We shouldn't have to rewrite every regulation to cover every possible disability or unusual circumstance. In cases like these we rely on the judge/delegate's reasonable judgement.


----------



## Yuxuibbs (Jun 20, 2012)

How does WCA define nationality? 

I want to change my country to USA but depending on which delegate I talk to the definition changes enough to have the country alternate between China and USA almost every single time. I'm sure if it's by citizenship a couple hundred/thousand people would have to change their country.


----------



## hcfong (Jun 20, 2012)

Yuxuibbs said:


> How does WCA define nationality?
> 
> I want to change my country to USA but depending on which delegate I talk to the definition changes enough to have the country alternate between China and USA almost every single time. I'm sure if it's by citizenship a couple hundred/thousand people would have to change their country.

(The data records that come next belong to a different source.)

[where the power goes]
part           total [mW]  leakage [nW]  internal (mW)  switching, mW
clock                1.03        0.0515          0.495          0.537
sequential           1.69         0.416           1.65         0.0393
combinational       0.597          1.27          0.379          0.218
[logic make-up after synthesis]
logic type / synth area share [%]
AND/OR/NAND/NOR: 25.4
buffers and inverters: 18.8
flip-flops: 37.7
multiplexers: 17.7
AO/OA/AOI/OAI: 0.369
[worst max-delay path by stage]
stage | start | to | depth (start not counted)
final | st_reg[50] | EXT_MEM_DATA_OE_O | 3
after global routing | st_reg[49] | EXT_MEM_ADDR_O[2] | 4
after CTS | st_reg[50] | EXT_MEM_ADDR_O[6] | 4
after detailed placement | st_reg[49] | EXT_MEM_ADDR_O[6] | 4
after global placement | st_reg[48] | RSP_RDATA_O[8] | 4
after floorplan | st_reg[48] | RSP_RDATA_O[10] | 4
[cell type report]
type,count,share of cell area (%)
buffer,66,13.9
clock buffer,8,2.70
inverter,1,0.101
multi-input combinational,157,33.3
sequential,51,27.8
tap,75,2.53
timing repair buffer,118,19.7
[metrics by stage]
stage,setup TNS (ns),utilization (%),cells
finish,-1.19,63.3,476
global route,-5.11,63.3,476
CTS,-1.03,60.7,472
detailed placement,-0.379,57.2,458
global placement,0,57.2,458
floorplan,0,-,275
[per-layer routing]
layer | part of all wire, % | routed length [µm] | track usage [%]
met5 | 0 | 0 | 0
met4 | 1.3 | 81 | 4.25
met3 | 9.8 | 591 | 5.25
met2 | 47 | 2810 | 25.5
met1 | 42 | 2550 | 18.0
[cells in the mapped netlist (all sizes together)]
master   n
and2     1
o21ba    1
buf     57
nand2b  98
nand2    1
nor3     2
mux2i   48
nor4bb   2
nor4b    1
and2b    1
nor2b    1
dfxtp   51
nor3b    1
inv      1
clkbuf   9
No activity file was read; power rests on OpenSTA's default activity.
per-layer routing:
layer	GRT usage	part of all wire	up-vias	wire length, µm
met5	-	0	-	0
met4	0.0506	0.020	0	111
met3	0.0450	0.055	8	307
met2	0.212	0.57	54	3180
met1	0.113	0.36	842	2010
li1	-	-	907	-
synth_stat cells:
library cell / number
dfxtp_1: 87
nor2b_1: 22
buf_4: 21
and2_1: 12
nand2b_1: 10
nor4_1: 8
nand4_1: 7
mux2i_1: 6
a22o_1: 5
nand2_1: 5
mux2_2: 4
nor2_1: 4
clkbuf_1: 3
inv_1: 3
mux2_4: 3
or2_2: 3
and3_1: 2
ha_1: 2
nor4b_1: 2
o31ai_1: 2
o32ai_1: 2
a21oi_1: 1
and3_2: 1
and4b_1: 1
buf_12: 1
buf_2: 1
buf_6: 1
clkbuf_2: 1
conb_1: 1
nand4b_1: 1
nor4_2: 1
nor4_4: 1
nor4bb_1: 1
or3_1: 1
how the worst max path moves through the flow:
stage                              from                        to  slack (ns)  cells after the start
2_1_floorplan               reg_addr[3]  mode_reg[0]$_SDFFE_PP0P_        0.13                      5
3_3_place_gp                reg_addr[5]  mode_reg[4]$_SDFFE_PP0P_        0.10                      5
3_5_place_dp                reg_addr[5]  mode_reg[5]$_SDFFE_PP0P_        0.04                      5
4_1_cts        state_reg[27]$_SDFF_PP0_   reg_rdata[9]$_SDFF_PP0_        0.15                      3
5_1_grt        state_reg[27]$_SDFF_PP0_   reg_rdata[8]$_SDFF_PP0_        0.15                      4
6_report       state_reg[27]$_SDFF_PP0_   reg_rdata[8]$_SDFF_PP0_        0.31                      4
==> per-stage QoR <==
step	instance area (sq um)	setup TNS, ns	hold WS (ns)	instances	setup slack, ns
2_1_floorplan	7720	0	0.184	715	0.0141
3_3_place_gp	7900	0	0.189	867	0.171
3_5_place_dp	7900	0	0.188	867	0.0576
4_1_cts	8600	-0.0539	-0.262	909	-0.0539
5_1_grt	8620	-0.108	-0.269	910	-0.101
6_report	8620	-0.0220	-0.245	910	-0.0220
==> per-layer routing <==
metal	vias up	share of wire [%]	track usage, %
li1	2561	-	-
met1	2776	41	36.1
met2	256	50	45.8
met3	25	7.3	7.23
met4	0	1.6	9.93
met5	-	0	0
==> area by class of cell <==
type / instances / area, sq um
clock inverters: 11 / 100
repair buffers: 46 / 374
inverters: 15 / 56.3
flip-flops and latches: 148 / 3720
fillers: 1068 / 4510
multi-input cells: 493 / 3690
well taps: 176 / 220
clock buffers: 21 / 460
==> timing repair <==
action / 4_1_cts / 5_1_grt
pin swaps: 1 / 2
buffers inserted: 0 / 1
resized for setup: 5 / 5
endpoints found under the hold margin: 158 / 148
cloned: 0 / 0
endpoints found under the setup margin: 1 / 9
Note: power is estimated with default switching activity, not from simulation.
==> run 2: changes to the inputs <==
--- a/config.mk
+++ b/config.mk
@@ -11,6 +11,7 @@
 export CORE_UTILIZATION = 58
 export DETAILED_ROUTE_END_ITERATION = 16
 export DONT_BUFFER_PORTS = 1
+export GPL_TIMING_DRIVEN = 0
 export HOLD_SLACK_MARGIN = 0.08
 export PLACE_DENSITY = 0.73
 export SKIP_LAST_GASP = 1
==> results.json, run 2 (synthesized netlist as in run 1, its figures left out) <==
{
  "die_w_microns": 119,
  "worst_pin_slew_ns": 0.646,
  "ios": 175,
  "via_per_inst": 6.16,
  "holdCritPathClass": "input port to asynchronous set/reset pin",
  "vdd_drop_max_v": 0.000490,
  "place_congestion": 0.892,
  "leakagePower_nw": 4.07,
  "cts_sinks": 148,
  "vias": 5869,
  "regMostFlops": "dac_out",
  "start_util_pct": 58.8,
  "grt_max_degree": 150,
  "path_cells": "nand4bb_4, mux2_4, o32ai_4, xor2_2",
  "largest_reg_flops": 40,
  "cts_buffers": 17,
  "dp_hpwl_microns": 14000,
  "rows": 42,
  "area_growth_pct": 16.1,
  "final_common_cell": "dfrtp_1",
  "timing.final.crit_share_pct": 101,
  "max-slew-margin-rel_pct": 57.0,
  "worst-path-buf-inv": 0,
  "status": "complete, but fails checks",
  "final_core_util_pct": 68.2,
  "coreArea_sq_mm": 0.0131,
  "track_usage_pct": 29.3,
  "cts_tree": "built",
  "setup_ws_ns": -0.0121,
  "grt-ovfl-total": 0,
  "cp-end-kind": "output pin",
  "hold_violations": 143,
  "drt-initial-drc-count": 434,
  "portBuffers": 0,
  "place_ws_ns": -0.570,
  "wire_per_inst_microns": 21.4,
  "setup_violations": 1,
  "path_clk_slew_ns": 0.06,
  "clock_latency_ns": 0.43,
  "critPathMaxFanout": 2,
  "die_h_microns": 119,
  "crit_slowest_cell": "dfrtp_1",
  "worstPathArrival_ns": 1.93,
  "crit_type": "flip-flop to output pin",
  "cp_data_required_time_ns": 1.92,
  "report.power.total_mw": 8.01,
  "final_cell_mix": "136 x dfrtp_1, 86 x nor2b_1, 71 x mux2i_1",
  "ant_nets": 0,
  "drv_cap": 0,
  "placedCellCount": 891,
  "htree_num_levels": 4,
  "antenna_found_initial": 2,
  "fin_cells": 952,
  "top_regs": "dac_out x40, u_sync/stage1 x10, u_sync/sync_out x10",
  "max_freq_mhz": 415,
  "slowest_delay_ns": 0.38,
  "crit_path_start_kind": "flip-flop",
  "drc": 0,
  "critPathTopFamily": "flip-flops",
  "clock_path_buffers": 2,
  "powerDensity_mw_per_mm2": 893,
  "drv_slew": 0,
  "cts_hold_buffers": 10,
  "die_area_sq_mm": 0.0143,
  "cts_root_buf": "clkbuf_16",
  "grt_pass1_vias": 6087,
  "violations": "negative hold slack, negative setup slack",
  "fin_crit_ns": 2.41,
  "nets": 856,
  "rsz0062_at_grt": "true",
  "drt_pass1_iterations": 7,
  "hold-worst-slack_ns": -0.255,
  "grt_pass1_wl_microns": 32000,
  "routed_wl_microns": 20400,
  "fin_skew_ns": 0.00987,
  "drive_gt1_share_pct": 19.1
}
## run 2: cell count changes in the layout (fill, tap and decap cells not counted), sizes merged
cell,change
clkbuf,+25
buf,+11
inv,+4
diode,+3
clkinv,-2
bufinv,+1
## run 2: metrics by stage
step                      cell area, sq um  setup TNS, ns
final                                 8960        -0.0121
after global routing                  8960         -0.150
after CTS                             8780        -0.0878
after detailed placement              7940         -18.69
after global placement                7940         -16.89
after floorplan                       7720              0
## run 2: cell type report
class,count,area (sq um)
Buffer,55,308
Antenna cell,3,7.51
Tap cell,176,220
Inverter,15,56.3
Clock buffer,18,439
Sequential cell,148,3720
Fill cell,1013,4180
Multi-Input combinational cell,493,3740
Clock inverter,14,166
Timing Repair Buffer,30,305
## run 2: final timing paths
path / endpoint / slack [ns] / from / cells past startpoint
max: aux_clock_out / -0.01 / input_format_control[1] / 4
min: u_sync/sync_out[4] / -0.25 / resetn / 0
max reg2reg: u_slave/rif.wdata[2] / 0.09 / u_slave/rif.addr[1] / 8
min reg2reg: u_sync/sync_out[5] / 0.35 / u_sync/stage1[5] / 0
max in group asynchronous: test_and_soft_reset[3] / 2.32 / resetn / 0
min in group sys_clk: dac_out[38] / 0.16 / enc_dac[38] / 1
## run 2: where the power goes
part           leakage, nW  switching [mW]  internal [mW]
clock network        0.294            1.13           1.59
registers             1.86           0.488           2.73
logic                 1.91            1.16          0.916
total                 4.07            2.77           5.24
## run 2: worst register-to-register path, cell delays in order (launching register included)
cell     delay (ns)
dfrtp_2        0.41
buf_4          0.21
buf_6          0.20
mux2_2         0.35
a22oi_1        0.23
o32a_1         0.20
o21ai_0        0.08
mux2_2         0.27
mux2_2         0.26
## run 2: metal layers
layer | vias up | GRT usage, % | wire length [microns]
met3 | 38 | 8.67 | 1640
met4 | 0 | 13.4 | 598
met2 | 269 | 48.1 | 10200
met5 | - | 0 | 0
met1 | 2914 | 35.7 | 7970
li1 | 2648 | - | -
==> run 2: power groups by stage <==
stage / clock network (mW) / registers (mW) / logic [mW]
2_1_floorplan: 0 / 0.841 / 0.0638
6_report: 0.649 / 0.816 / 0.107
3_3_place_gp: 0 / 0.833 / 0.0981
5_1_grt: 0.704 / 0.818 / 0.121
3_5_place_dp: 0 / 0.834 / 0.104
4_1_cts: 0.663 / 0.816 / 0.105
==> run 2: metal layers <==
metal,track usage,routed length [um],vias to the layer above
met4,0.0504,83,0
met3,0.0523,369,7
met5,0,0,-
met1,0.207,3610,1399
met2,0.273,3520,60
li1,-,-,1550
**src/core/hcss_pkg.sv**
```systemverilog
// constants for the host chip-select controller
package hcss_pkg;
  // ****************************************
  // register offsets (byte addresses)
  // ****************************************
  localparam logic [7:0] HCSS_CTRL_OFS   = 8'h00;
  localparam logic [7:0] HCSS_ADDR_OFS   = 8'h04;
  localparam logic [7:0] HCSS_WDATA_OFS  = 8'h08;
  localparam logic [7:0] HCSS_GO_OFS     = 8'h0C;
  localparam logic [7:0] HCSS_RDATA_OFS  = 8'h10;
  localparam logic [7:0] HCSS_STAT_OFS   = 8'h14;
  localparam logic [7:0] HCSS_BASE_OFS   = 8'h18;
  localparam logic [7:0] HCSS_LCNT_OFS   = 8'h1C;
  localparam logic [7:0] HCSS_REV_OFS    = 8'h20;
  localparam logic [7:0] HCSS_OPT_OFS    = 8'h24;

  // ****************************************
  // control register fields
  // ****************************************
  localparam int CTRL_VALID_BIT = 0;
  localparam int CTRL_READ_BIT  = 1;
  localparam int CTRL_LOOP_BIT  = 2;
  localparam int CTRL_POL_BIT   = 3;
  localparam int CTRL_LANE_LSB  = 4;
  localparam int CTRL_WIDTH     = 6;
  localparam logic [5:0] CTRL_RESET = 6'h30;

  // ****************************************
  // status register fields
  // ****************************************
  localparam int STAT_BUSY_BIT = 0;
  localparam int STAT_DONE_BIT = 1;
  localparam int STAT_MISS_BIT = 2;

  // ****************************************
  // select window and device map
  // ****************************************
  localparam logic [31:0] BASE_RESET   = 32'h0040_0000;
  localparam int          MATCH_BITS   = 10;
  localparam logic [31:0] REV_OFFSET   = 32'h0000_0000;
  localparam int          DEV_ADDR_W   = 18;
  localparam int          MEMSEL_BIT   = 18;
  localparam int          DATA_W       = 16;
  localparam int          REV_W        = 8;
  localparam int          LCNT_W       = 16;

  // ****************************************
  // fixed option fields of the select machine
  // ****************************************
  localparam logic [1:0] PORT_WIDTH_16     = 2'h2;
  localparam logic [1:0] SELECT_DELAY_HALF = 2'h3;
  localparam logic       NO_BURST_ON       = 1'b1;
  localparam logic       EXT_ACK_ON        = 1'b1;
  localparam logic [3:0] WAIT_COUNT_ZERO   = 4'h0;
  localparam logic       NEG_NORMAL        = 1'b0;
  localparam logic       RELAX_OFF         = 1'b0;
  localparam logic       HOLD_OFF          = 1'b0;
  localparam logic       PARITY_OFF        = 1'b0;
  localparam logic       PROTECT_OFF       = 1'b0;
  localparam logic [1:0] MACHINE_GENERAL   = 2'h0;
  localparam logic [2:0] ACC_TYPE_NONE     = 3'h0;
  localparam logic [2:0] ACC_TYPE_MASK_OFF = 3'h0;

  typedef enum logic [2:0] {
    HCSS_IDLE,
    HCSS_ADDR,
    HCSS_SEL,
    HCSS_END
  } hcss_state_t;
endpackage

```
**src/core/hcss_decode.sv**
```systemverilog
// window decode of a host address against the select base
module hcss_decode (
  input  wire logic [31:0] addr,
  input  wire logic [31:0] base,
  input  wire logic        valid,
  output logic             hit
);
  import hcss_pkg::*;

  // ****************************************
  // compare upper bits only, no access-type check
  // ****************************************
  always_comb begin
    hit = valid && (addr[31 -: MATCH_BITS] == base[31 -: MATCH_BITS]);
  end
endmodule

```
**src/core/hcss_top.sv**
```systemverilog
// host chip-select controller: apb registers in, companion bus pins out
module hcss_top (
  input  wire logic                          pclk,
  input  wire logic                          presetn,
  input  wire logic                          psel,
  input  wire logic                          penable,
  input  wire logic                          pwrite,
  input  wire logic [31:0]                   paddr,
  input  wire logic [31:0]                   pwdata,
  output logic      [31:0]                   prdata,
  output logic                               pready,
  output logic                               pslverr,
  output logic                               bus_clk,
  output logic                               sel_n,
  output logic      [hcss_pkg::DEV_ADDR_W-1:0] dev_addr,
  output logic                               mem_sel,
  output logic                               rd_n,
  output logic      [1:0]                    we_n,
  output logic      [hcss_pkg::DATA_W-1:0]   data_o,
  output logic                               data_oe_n,
  input  wire logic [hcss_pkg::DATA_W-1:0]   data_i,
  input  wire logic                          wait_i
);
  import hcss_pkg::*;

  // ****************************************
  // declarations
  // ****************************************
  logic [CTRL_WIDTH-1:0] ctrl_r;
  logic [31:0]           addr_r;
  logic [DATA_W-1:0]     wdata_r;
  logic [DATA_W-1:0]     rdata_r;
  logic [31:0]           base_r;
  logic                  done_r;
  logic                  miss_r;
  logic [LCNT_W-1:0]     lcnt_r;
  logic [REV_W-1:0]      rev_r;
  logic                  pready_r;
  logic                  pslverr_r;
  logic [31:0]           prdata_r;
  logic                  phase_r;
  logic                  wait_s1_r;
  logic                  wait_s2_r;
  logic [DATA_W-1:0]     din_s1_r;
  logic [DATA_W-1:0]     din_s2_r;
  hcss_state_t           state_r;
  logic                  cur_read_r;
  logic                  cur_loop_r;
  logic                  sel_n_r;
  logic [DEV_ADDR_W-1:0] dev_addr_r;
  logic                  mem_sel_r;
  logic                  rd_n_r;
  logic [1:0]            we_n_r;
  logic [DATA_W-1:0]     data_o_r;
  logic                  data_oe_n_r;
  logic                  apb_wr;
  logic                  apb_setup;
  logic                  go_wr;
  logic                  loop_start;
  logic                  start;
  logic [31:0]           start_addr;
  logic                  hit;
  logic                  bclk_rise;
  logic                  ack;
  logic                  mapped;
  logic [31:0]           rd_mux;
  logic [31:0]           opt_word;

  // ****************************************
  // apb slave
  // ****************************************
  assign apb_setup = psel && !penable;
  assign apb_wr    = psel && penable && pready_r && pwrite && !pslverr_r;
  assign go_wr     = apb_wr && (paddr[7:0] == HCSS_GO_OFS);

  always_comb begin
    opt_word = {9'h000, ACC_TYPE_MASK_OFF, ACC_TYPE_NONE, MACHINE_GENERAL, PROTECT_OFF,
                PARITY_OFF, HOLD_OFF, RELAX_OFF, NEG_NORMAL, WAIT_COUNT_ZERO, EXT_ACK_ON,
                NO_BURST_ON, SELECT_DELAY_HALF, PORT_WIDTH_16};
  end

  always_comb begin
    mapped = 1'b1;
    rd_mux = 32'h0000_0000;
    case (paddr[7:0])
      HCSS_CTRL_OFS:  rd_mux = {26'h0000000, ctrl_r};
      HCSS_ADDR_OFS:  rd_mux = addr_r;
      HCSS_WDATA_OFS: rd_mux = {16'h0000, wdata_r};
      HCSS_GO_OFS:    rd_mux = 32'h0000_0000;
      HCSS_RDATA_OFS: rd_mux = {16'h0000, rdata_r};
      HCSS_STAT_OFS:  rd_mux = {29'h00000000, miss_r, done_r, (state_r != HCSS_IDLE)};
      HCSS_BASE_OFS:  rd_mux = base_r;
      HCSS_LCNT_OFS:  rd_mux = {16'h0000, lcnt_r};
      HCSS_REV_OFS:   rd_mux = {24'h000000, rev_r};
      HCSS_OPT_OFS:   rd_mux = opt_word;
      default:        mapped = 1'b0;
    endcase
    if (paddr[31:8] != 24'h000000 || paddr[1:0] != 2'h0) begin
      mapped = 1'b0;
    end
  end

  // answer in the first access cycle
  always_ff @(posedge pclk or negedge presetn) begin
    if (!presetn) begin
      pready_r  <= 1'b0;
      pslverr_r <= 1'b0;
      prdata_r  <= 32'h0000_0000;
    end else begin
      pready_r  <= apb_setup;
      pslverr_r <= apb_setup && !mapped;
      prdata_r  <= (apb_setup && mapped && !pwrite) ? rd_mux : 32'h0000_0000;
    end
  end

  always_ff @(posedge pclk or negedge presetn) begin
    if (!presetn) begin
      ctrl_r  <= CTRL_RESET;
      addr_r  <= 32'h0000_0000;
      wdata_r <= 16'h0000;
      base_r  <= BASE_RESET;
    end else if (apb_wr) begin
      case (paddr[7:0])
        HCSS_CTRL_OFS:  ctrl_r  <= pwdata[CTRL_WIDTH-1:0];
        HCSS_ADDR_OFS:  addr_r  <= pwdata;
        HCSS_WDATA_OFS: wdata_r <= pwdata[DATA_W-1:0];
        HCSS_BASE_OFS:  base_r  <= pwdata;
        default:        ctrl_r  <= ctrl_r;
      endcase
    end
  end

  // ****************************************
  // bus clock and pin synchronisers
  // ****************************************
  always_ff @(posedge pclk or negedge presetn) begin
    if (!presetn) begin
      phase_r <= 1'b0;
    end else begin
      phase_r <= !phase_r;
    end
  end

  // bus clock rises at the edge that ends this cycle
  assign bclk_rise = !phase_r;

  always_ff @(posedge pclk or negedge presetn) begin
    if (!presetn) begin
      wait_s1_r <= 1'b0;
      wait_s2_r <= 1'b0;
      din_s1_r  <= 16'h0000;
      din_s2_r  <= 16'h0000;
    end else begin
      wait_s1_r <= wait_i;
      wait_s2_r <= wait_s1_r;
      din_s1_r  <= data_i;
      din_s2_r  <= din_s1_r;
    end
  end

  // polarity set by software to match the device strap
  assign ack = ctrl_r[CTRL_POL_BIT] ? wait_s2_r : !wait_s2_r;

  // ****************************************
  // general-purpose select machine
  // ****************************************
  assign loop_start = ctrl_r[CTRL_LOOP_BIT] && !go_wr;
  assign start_addr = go_wr ? addr_r : (base_r + REV_OFFSET);
  assign start      = (state_r == HCSS_IDLE) && bclk_rise && (go_wr || loop_start);

  hcss_decode u_decode (
    .addr  (start_addr),
    .base  (base_r),
    .valid (ctrl_r[CTRL_VALID_BIT]),
    .hit   (hit)
  );

  // one beat per start, never more; reads never served locally
  always_ff @(posedge pclk or negedge presetn) begin
    if (!presetn) begin
      state_r    <= HCSS_IDLE;
      cur_read_r <= 1'b0;
      cur_loop_r <= 1'b0;
    end else begin
      case (state_r)
        HCSS_IDLE: begin
          if (start && hit) begin
            state_r    <= HCSS_ADDR;
            cur_read_r <= go_wr ? ctrl_r[CTRL_READ_BIT] : 1'b1;
            cur_loop_r <= !go_wr;
          end
        end
        HCSS_ADDR: begin
          state_r <= HCSS_SEL;
        end
        HCSS_SEL: begin
          if (bclk_rise && ack) begin
            state_r <= HCSS_END;
          end
        end
        HCSS_END: begin
          state_r <= HCSS_IDLE;
        end
        default: begin
          state_r <= HCSS_IDLE;
        end
      endcase
    end
  end

  // ****************************************
  // device pins
  // ****************************************
  always_ff @(posedge pclk or negedge presetn) begin
    if (!presetn) begin
      dev_addr_r  <= '0;
      mem_sel_r   <= 1'b0;
      data_o_r    <= 16'h0000;
    end else if (start && hit) begin
      dev_addr_r <= start_addr[DEV_ADDR_W-1:0];
      mem_sel_r  <= start_addr[MEMSEL_BIT];
      data_o_r   <= wdata_r;
    end
  end

  always_ff @(posedge pclk or negedge presetn) begin
    if (!presetn) begin
      sel_n_r     <= 1'b1;
      rd_n_r      <= 1'b1;
      we_n_r      <= 2'h3;
      data_oe_n_r <= 1'b1;
    end else begin
      case (state_r)
        HCSS_ADDR: begin
          sel_n_r     <= 1'b0;
          rd_n_r      <= !cur_read_r;
          we_n_r      <= cur_read_r ? 2'h3 : ~ctrl_r[CTRL_LANE_LSB +: 2];
          data_oe_n_r <= cur_read_r;
        end
        HCSS_SEL: begin
          if (bclk_rise && ack) begin
            sel_n_r     <= 1'b1;
            rd_n_r      <= 1'b1;
            we_n_r      <= 2'h3;
            data_oe_n_r <= 1'b1;
          end
        end
        default: begin
          sel_n_r     <= 1'b1;
          rd_n_r      <= 1'b1;
          we_n_r      <= 2'h3;
          data_oe_n_r <= 1'b1;
        end
      endcase
    end
  end

  // ****************************************
  // results and status
  // ****************************************
  always_ff @(posedge pclk or negedge presetn) begin
    if (!presetn) begin
      rdata_r <= 16'h0000;
      rev_r   <= 8'h00;
      lcnt_r  <= 16'h0000;
    end else if (state_r == HCSS_SEL && bclk_rise && ack && cur_read_r) begin
      rdata_r <= din_s2_r;
      if (cur_loop_r) begin
        rev_r  <= din_s2_r[REV_W-1:0];
        lcnt_r <= lcnt_r + 16'h0001;
      end
    end
  end

  // sticky flags: hardware set wins over software clear
  always_ff @(posedge pclk or negedge presetn) begin
    if (!presetn) begin
      done_r <= 1'b0;
      miss_r <= 1'b0;
    end else begin
      if (state_r == HCSS_END && !cur_loop_r) begin
        done_r <= 1'b1;
      end else if (apb_wr && paddr[7:0] == HCSS_STAT_OFS && pwdata[STAT_DONE_BIT]) begin
        done_r <= 1'b0;
      end
      if (start && !hit && go_wr) begin
        miss_r <= 1'b1;
      end else if (apb_wr && paddr[7:0] == HCSS_STAT_OFS && pwdata[STAT_MISS_BIT]) begin
        miss_r <= 1'b0;
      end
    end
  end

  // ****************************************
  // outputs
  // ****************************************
  assign prdata    = prdata_r;
  assign pready    = pready_r;
  assign pslverr   = pslverr_r;
  assign bus_clk   = phase_r;
  assign sel_n     = sel_n_r;
  assign dev_addr  = dev_addr_r;
  assign mem_sel   = mem_sel_r;
  assign rd_n      = rd_n_r;
  assign we_n      = we_n_r;
  assign data_o    = data_o_r;
  assign data_oe_n = data_oe_n_r;
endmodule

```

I'm not quite sure what you mean, but I think this might answer your question.

2e)	Competitors must be able to show a passport/id-card during registration at the location to prove their identity.
2e1) Competitors may represent the country that they have the nationality of.
2e1a) The eligible countries are defined by Wikipedia List of sovereign states ("Internationally recognized sovereign states" and "Other states").
2e2) Competitors with more than one nationality may change representing a country in their first competition of a calendar year.

But what do you mean by that "if it's by citizenship a couple hundred/thousand people would have to change their country"? Can you give examples (without using people's names)?


----------



## JasonK (Jun 20, 2012)

hcfong said:


> But what do you mean by that "if it's by citizenship a couple hundred/thousand people would have to change their country"? Can you give examples (without using people's names)?


I'll give the example of myself. I live in Australia and have done for quite some time now. I'm a permanent resident of Australia, with the intention to become a citizen in the near future. I've competed as an Australian in WCA competitions. But I am still technically only a citizen of the United Kingdom. The word 'nationality' isn't very well-defined, so I decided to register myself under the country I live in. If it was by citizenship only, I'd have to change my registration.

I agree that this rule needs clarification - there are plenty of people who do not have citizenship of the country they reside in.


----------



## Bob (Jun 20, 2012)

WTF2L? said:


> I'll give the example of myself. I live in Australia and have done for quite some time now. I'm a permanent resident of Australia, with the intention to become a citizen in the near future. I've competed as an Australian in WCA competitions. But I am still technically only a citizen of the United Kingdom. The word 'nationality' isn't very well-defined, so I decided to register myself under the country I live in. If it was by citizenship only, I'd have to change my registration.
> 
> I agree that this rule needs clarification - there are plenty of people who do not have citizenship of the country they reside in.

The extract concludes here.